<file path="src/rtl/dino_pkg.sv">
// Shared definitions for the dino jump controller and the VGA sprite renderer.
// Latency: n/a (types and constants only).
// Backpressure: n/a.
package dino_pkg;

  typedef enum logic [2:0] {
    ST_GROUND = 3'd0,
    ST_RISE   = 3'd1,
    ST_HOLD   = 3'd2,
    ST_FALL   = 3'd3,
    ST_COOL   = 3'd4,
    ST_DEAD   = 3'd5
  } dino_state_t;

  localparam logic [7:0] KEY_JUMP    = 8'h29;  // space
  localparam logic [7:0] KEY_RESTART = 8'h5A;  // enter

  // Renderer and controller must agree on where the ground line is.
  localparam int DEF_GROUND_Y = 291;
  localparam int DEF_SPRITE_H = 30;

  // Counter increment that sticks at all-ones instead of wrapping.
  function automatic logic [15:0] sat_inc16(input logic [15:0] v);
    return (v == 16'hFFFF) ? v : v + 16'd1;
  endfunction

endpackage

</file>
<file path="src/rtl/dino_jump_ctrl_tick_gen.sv">
// Motion tick divider: one-cycle pulse every DIV clk cycles.
// Latency: first pulse on the DIV-th clk edge after reset release.
// Backpressure: none; free-running.
module tick_gen #(
  parameter int DIV = 262144
) (
  input  logic clk,
  input  logic rst,
  output logic tick
);

  localparam int            CW   = (DIV > 1) ? $clog2(DIV) : 1;
  localparam logic [CW-1:0] LAST = CW'(DIV - 1);

  logic [CW-1:0] cnt;

  // Free-running count 0..DIV-1, wrapping on the tick cycle.
  always_ff @(posedge clk) begin
    if (rst)              cnt <= '0;
    else if (cnt == LAST) cnt <= '0;
    else                  cnt <= cnt + CW'(1);
  end

  assign tick = (cnt == LAST);

endmodule

</file>
<file path="src/rtl/dino_jump_ctrl.sv">
// Dino jump controller: key edges drive a jump FSM producing sprite rows and game status.
// Latency: key edge or collision acts on the next clk; motion advances one pixel per tick.
// Backpressure: none; one jump request may be buffered while a jump is in progress.
module dino_jump_ctrl
  import dino_pkg::*;
#(
  parameter int TICK_DIV    = 262144,
  parameter int JUMP_HEIGHT = 80,
  parameter int APEX_HOLD   = 4,
  parameter int COOL_TICKS  = 8,
  parameter int GROUND_Y    = DEF_GROUND_Y,
  parameter int SPRITE_H    = DEF_SPRITE_H,
  parameter int LEG_TICKS   = 16
) (
  input  logic        clk,
  input  logic        rst,
  input  logic [7:0]  keycode,
  input  logic        collision,
  output logic [10:0] dino_top,
  output logic [10:0] dino_bottom,
  output logic        airborne,
  output logic        game_over,
  output logic        leg_phase,
  output logic [15:0] jump_count,
  output logic [2:0]  state
);

  localparam logic [6:0]  H_TOP     = 7'(JUMP_HEIGHT);
  localparam logic [7:0]  HOLD_LAST = 8'(APEX_HOLD);
  localparam logic [7:0]  COOL_LAST = 8'(COOL_TICKS);
  localparam logic [7:0]  LEG_LAST  = 8'(LEG_TICKS);
  localparam logic [10:0] Y_GND     = 11'(GROUND_Y);
  localparam logic [10:0] Y_SPAN    = 11'(SPRITE_H);

  logic        tick;
  logic [7:0]  key_q;
  logic        jump_req;
  logic        restart_req;

  dino_state_t state_q, state_d;
  logic [6:0]  h_q, h_d;
  logic [7:0]  cnt_q, cnt_d;          // ticks spent in HOLD or COOL
  logic [7:0]  leg_cnt_q, leg_cnt_d;  // ticks since last leg toggle
  logic        leg_q, leg_d;
  logic        pend_q, pend_d;
  logic [15:0] jc_q, jc_d;

  tick_gen #(.DIV(TICK_DIV)) u_tick (
    .clk  (clk),
    .rst  (rst),
    .tick (tick)
  );

  // A held key must not retrigger: only the first sample of a code counts.
  assign jump_req    = (keycode == KEY_JUMP)    && (key_q != KEY_JUMP);
  assign restart_req = (keycode == KEY_RESTART) && (key_q != KEY_RESTART);

  // Next-state, motion, buffering and animation; collision overrides everything but DEAD.
  always_comb begin
    state_d   = state_q;
    h_d       = h_q;
    cnt_d     = cnt_q;
    leg_cnt_d = leg_cnt_q;
    leg_d     = leg_q;
    pend_d    = pend_q;
    jc_d      = jc_q;

    if (collision && (state_q != ST_DEAD)) begin
      state_d = ST_DEAD;
      pend_d  = 1'b0;
    end else begin
      if (tick && ((state_q == ST_GROUND) || (state_q == ST_COOL))) begin
        if (leg_cnt_q + 8'd1 >= LEG_LAST) begin
          leg_cnt_d = '0;
          leg_d     = ~leg_q;
        end else begin
          leg_cnt_d = leg_cnt_q + 8'd1;
        end
      end

      case (state_q)
        ST_GROUND: begin
          if (jump_req) state_d = ST_RISE;
        end
        ST_RISE: begin
          if (jump_req) pend_d = 1'b1;
          if (tick) begin
            if (h_q < H_TOP) h_d = h_q + 7'd1;
            if (h_q + 7'd1 >= H_TOP) begin
              state_d = ST_HOLD;
              cnt_d   = '0;
            end
          end
        end
        ST_HOLD: begin
          if (jump_req) pend_d = 1'b1;
          if (tick) begin
            if (cnt_q + 8'd1 >= HOLD_LAST) begin
              state_d = ST_FALL;
              cnt_d   = '0;
            end else begin
              cnt_d = cnt_q + 8'd1;
            end
          end
        end
        ST_FALL: begin
          if (jump_req) pend_d = 1'b1;
          if (tick) begin
            if (h_q != 7'd0) h_d = h_q - 7'd1;
            if (h_q <= 7'd1) begin
              state_d = ST_COOL;
              cnt_d   = '0;
              jc_d    = sat_inc16(jc_q);
            end
          end
        end
        ST_COOL: begin
          if (jump_req) pend_d = 1'b1;
          if (tick) begin
            if (cnt_q + 8'd1 >= COOL_LAST) begin
              cnt_d = '0;
              // A press landing on the very last cooling tick still counts as buffered.
              if (pend_q || jump_req) begin
                state_d = ST_RISE;
                pend_d  = 1'b0;
              end else begin
                state_d = ST_GROUND;
              end
            end else begin
              cnt_d = cnt_q + 8'd1;
            end
          end
        end
        ST_DEAD: begin
          if (restart_req) begin
            state_d   = ST_GROUND;
            h_d       = '0;
            cnt_d     = '0;
            leg_cnt_d = '0;
            leg_d     = 1'b0;
            pend_d    = 1'b0;
            jc_d      = '0;
          end
        end
        default: state_d = ST_GROUND;
      endcase
    end
  end

  // State register plus registered sprite rows derived from the next height.
  always_ff @(posedge clk) begin
    if (rst) begin
      state_q     <= ST_GROUND;
      key_q       <= '0;
      h_q         <= '0;
      cnt_q       <= '0;
      leg_cnt_q   <= '0;
      leg_q       <= 1'b0;
      pend_q      <= 1'b0;
      jc_q        <= '0;
      dino_top    <= Y_GND;
      dino_bottom <= Y_GND + Y_SPAN;
    end else begin
      state_q     <= state_d;
      key_q       <= keycode;
      h_q         <= h_d;
      cnt_q       <= cnt_d;
      leg_cnt_q   <= leg_cnt_d;
      leg_q       <= leg_d;
      pend_q      <= pend_d;
      jc_q        <= jc_d;
      dino_top    <= Y_GND - {4'd0, h_d};
      dino_bottom <= Y_GND - {4'd0, h_d} + Y_SPAN;
    end
  end

  assign airborne   = (state_q == ST_RISE) || (state_q == ST_HOLD) || (state_q == ST_FALL);
  assign game_over  = (state_q == ST_DEAD);
  assign leg_phase  = leg_q;
  assign jump_count = jc_q;
  assign state      = state_q;

endmodule

</file>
◇ ◇ ◇ ◇ ◇
**Task brief**
Copy the listing exactly as it stands.

**Expected answer**
<file path="src/rtl/dino_pkg.sv">
// Shared definitions for the dino jump controller and the VGA sprite renderer.
// Latency: n/a (types and constants only).
// Backpressure: n/a.
package dino_pkg;

  typedef enum logic [2:0] {
    ST_GROUND = 3'd0,
    ST_RISE   = 3'd1,
    ST_HOLD   = 3'd2,
    ST_FALL   = 3'd3,
    ST_COOL   = 3'd4,
    ST_DEAD   = 3'd5
  } dino_state_t;

  localparam logic [7:0] KEY_JUMP    = 8'h29;  // space
  localparam logic [7:0] KEY_RESTART = 8'h5A;  // enter

  // Renderer and controller must agree on where the ground line is.
  localparam int DEF_GROUND_Y = 291;
  localparam int DEF_SPRITE_H = 30;

  // Counter increment that sticks at all-ones instead of wrapping.
  function automatic logic [15:0] sat_inc16(input logic [15:0] v);
    return (v == 16'hFFFF) ? v : v + 16'd1;
  endfunction

endpackage

</file>
<file path="src/rtl/dino_jump_ctrl_tick_gen.sv">
// Motion tick divider: one-cycle pulse every DIV clk cycles.
// Latency: first pulse on the DIV-th clk edge after reset release.
// Backpressure: none; free-running.
module tick_gen #(
  parameter int DIV = 262144
) (
  input  logic clk,
  input  logic rst,
  output logic tick
);

  localparam int            CW   = (DIV > 1) ? $clog2(DIV) : 1;
  localparam logic [CW-1:0] LAST = CW'(DIV - 1);

  logic [CW-1:0] cnt;

  // Free-running count 0..DIV-1, wrapping on the tick cycle.
  always_ff @(posedge clk) begin
    if (rst)              cnt <= '0;
    else if (cnt == LAST) cnt <= '0;
    else                  cnt <= cnt + CW'(1);
  end

  assign tick = (cnt == LAST);

endmodule

</file>
<file path="src/rtl/dino_jump_ctrl.sv">
// Dino jump controller: key edges drive a jump FSM producing sprite rows and game status.
// Latency: key edge or collision acts on the next clk; motion advances one pixel per tick.
// Backpressure: none; one jump request may be buffered while a jump is in progress.
module dino_jump_ctrl
  import dino_pkg::*;
#(
  parameter int TICK_DIV    = 262144,
  parameter int JUMP_HEIGHT = 80,
  parameter int APEX_HOLD   = 4,
  parameter int COOL_TICKS  = 8,
  parameter int GROUND_Y    = DEF_GROUND_Y,
  parameter int SPRITE_H    = DEF_SPRITE_H,
  parameter int LEG_TICKS   = 16
) (
  input  logic        clk,
  input  logic        rst,
  input  logic [7:0]  keycode,
  input  logic        collision,
  output logic [10:0] dino_top,
  output logic [10:0] dino_bottom,
  output logic        airborne,
  output logic        game_over,
  output logic        leg_phase,
  output logic [15:0] jump_count,
  output logic [2:0]  state
);

  localparam logic [6:0]  H_TOP     = 7'(JUMP_HEIGHT);
  localparam logic [7:0]  HOLD_LAST = 8'(APEX_HOLD);
  localparam logic [7:0]  COOL_LAST = 8'(COOL_TICKS);
  localparam logic [7:0]  LEG_LAST  = 8'(LEG_TICKS);
  localparam logic [10:0] Y_GND     = 11'(GROUND_Y);
  localparam logic [10:0] Y_SPAN    = 11'(SPRITE_H);

  logic        tick;
  logic [7:0]  key_q;
  logic        jump_req;
  logic        restart_req;

  dino_state_t state_q, state_d;
  logic [6:0]  h_q, h_d;
  logic [7:0]  cnt_q, cnt_d;          // ticks spent in HOLD or COOL
  logic [7:0]  leg_cnt_q, leg_cnt_d;  // ticks since last leg toggle
  logic        leg_q, leg_d;
  logic        pend_q, pend_d;
  logic [15:0] jc_q, jc_d;

  tick_gen #(.DIV(TICK_DIV)) u_tick (
    .clk  (clk),
    .rst  (rst),
    .tick (tick)
  );

  // A held key must not retrigger: only the first sample of a code counts.
  assign jump_req    = (keycode == KEY_JUMP)    && (key_q != KEY_JUMP);
  assign restart_req = (keycode == KEY_RESTART) && (key_q != KEY_RESTART);

  // Next-state, motion, buffering and animation; collision overrides everything but DEAD.
  always_comb begin
    state_d   = state_q;
    h_d       = h_q;
    cnt_d     = cnt_q;
    leg_cnt_d = leg_cnt_q;
    leg_d     = leg_q;
    pend_d    = pend_q;
    jc_d      = jc_q;

    if (collision && (state_q != ST_DEAD)) begin
      state_d = ST_DEAD;
      pend_d  = 1'b0;
    end else begin
      if (tick && ((state_q == ST_GROUND) || (state_q == ST_COOL))) begin
        if (leg_cnt_q + 8'd1 >= LEG_LAST) begin
          leg_cnt_d = '0;
          leg_d     = ~leg_q;
        end else begin
          leg_cnt_d = leg_cnt_q + 8'd1;
        end
      end

      case (state_q)
        ST_GROUND: begin
          if (jump_req) state_d = ST_RISE;
        end
        ST_RISE: begin
          if (jump_req) pend_d = 1'b1;
          if (tick) begin
            if (h_q < H_TOP) h_d = h_q + 7'd1;
            if (h_q + 7'd1 >= H_TOP) begin
              state_d = ST_HOLD;
              cnt_d   = '0;
            end
          end
        end
        ST_HOLD: begin
          if (jump_req) pend_d = 1'b1;
          if (tick) begin
            if (cnt_q + 8'd1 >= HOLD_LAST) begin
              state_d = ST_FALL;
              cnt_d   = '0;
            end else begin
              cnt_d = cnt_q + 8'd1;
            end
          end
        end
        ST_FALL: begin
          if (jump_req) pend_d = 1'b1;
          if (tick) begin
            if (h_q != 7'd0) h_d = h_q - 7'd1;
            if (h_q <= 7'd1) begin
              state_d = ST_COOL;
              cnt_d   = '0;
              jc_d    = sat_inc16(jc_q);
            end
          end
        end
        ST_COOL: begin
          if (jump_req) pend_d = 1'b1;
          if (tick) begin
            if (cnt_q + 8'd1 >= COOL_LAST) begin
              cnt_d = '0;
              // A press landing on the very last cooling tick still counts as buffered.
              if (pend_q || jump_req) begin
                state_d = ST_RISE;
                pend_d  = 1'b0;
              end else begin
                state_d = ST_GROUND;
              end
            end else begin
              cnt_d = cnt_q + 8'd1;
            end
          end
        end
        ST_DEAD: begin
          if (restart_req) begin
            state_d   = ST_GROUND;
            h_d       = '0;
            cnt_d     = '0;
            leg_cnt_d = '0;
            leg_d     = 1'b0;
            pend_d    = 1'b0;
            jc_d      = '0;
          end
        end
        default: state_d = ST_GROUND;
      endcase
    end
  end

  // State register plus registered sprite rows derived from the next height.
  always_ff @(posedge clk) begin
    if (rst) begin
      state_q     <= ST_GROUND;
      key_q       <= '0;
      h_q         <= '0;
      cnt_q       <= '0;
      leg_cnt_q   <= '0;
      leg_q       <= 1'b0;
      pend_q      <= 1'b0;
      jc_q        <= '0;
      dino_top    <= Y_GND;
      dino_bottom <= Y_GND + Y_SPAN;
    end else begin
      state_q     <= state_d;
      key_q       <= keycode;
      h_q         <= h_d;
      cnt_q       <= cnt_d;
      leg_cnt_q   <= leg_cnt_d;
      leg_q       <= leg_d;
      pend_q      <= pend_d;
      jc_q        <= jc_d;
      dino_top    <= Y_GND - {4'd0, h_d};
      dino_bottom <= Y_GND - {4'd0, h_d} + Y_SPAN;
    end
  end

  assign airborne   = (state_q == ST_RISE) || (state_q == ST_HOLD) || (state_q == ST_FALL);
  assign game_over  = (state_q == ST_DEAD);
  assign leg_phase  = leg_q;
  assign jump_count = jc_q;
  assign state      = state_q;

endmodule

</file>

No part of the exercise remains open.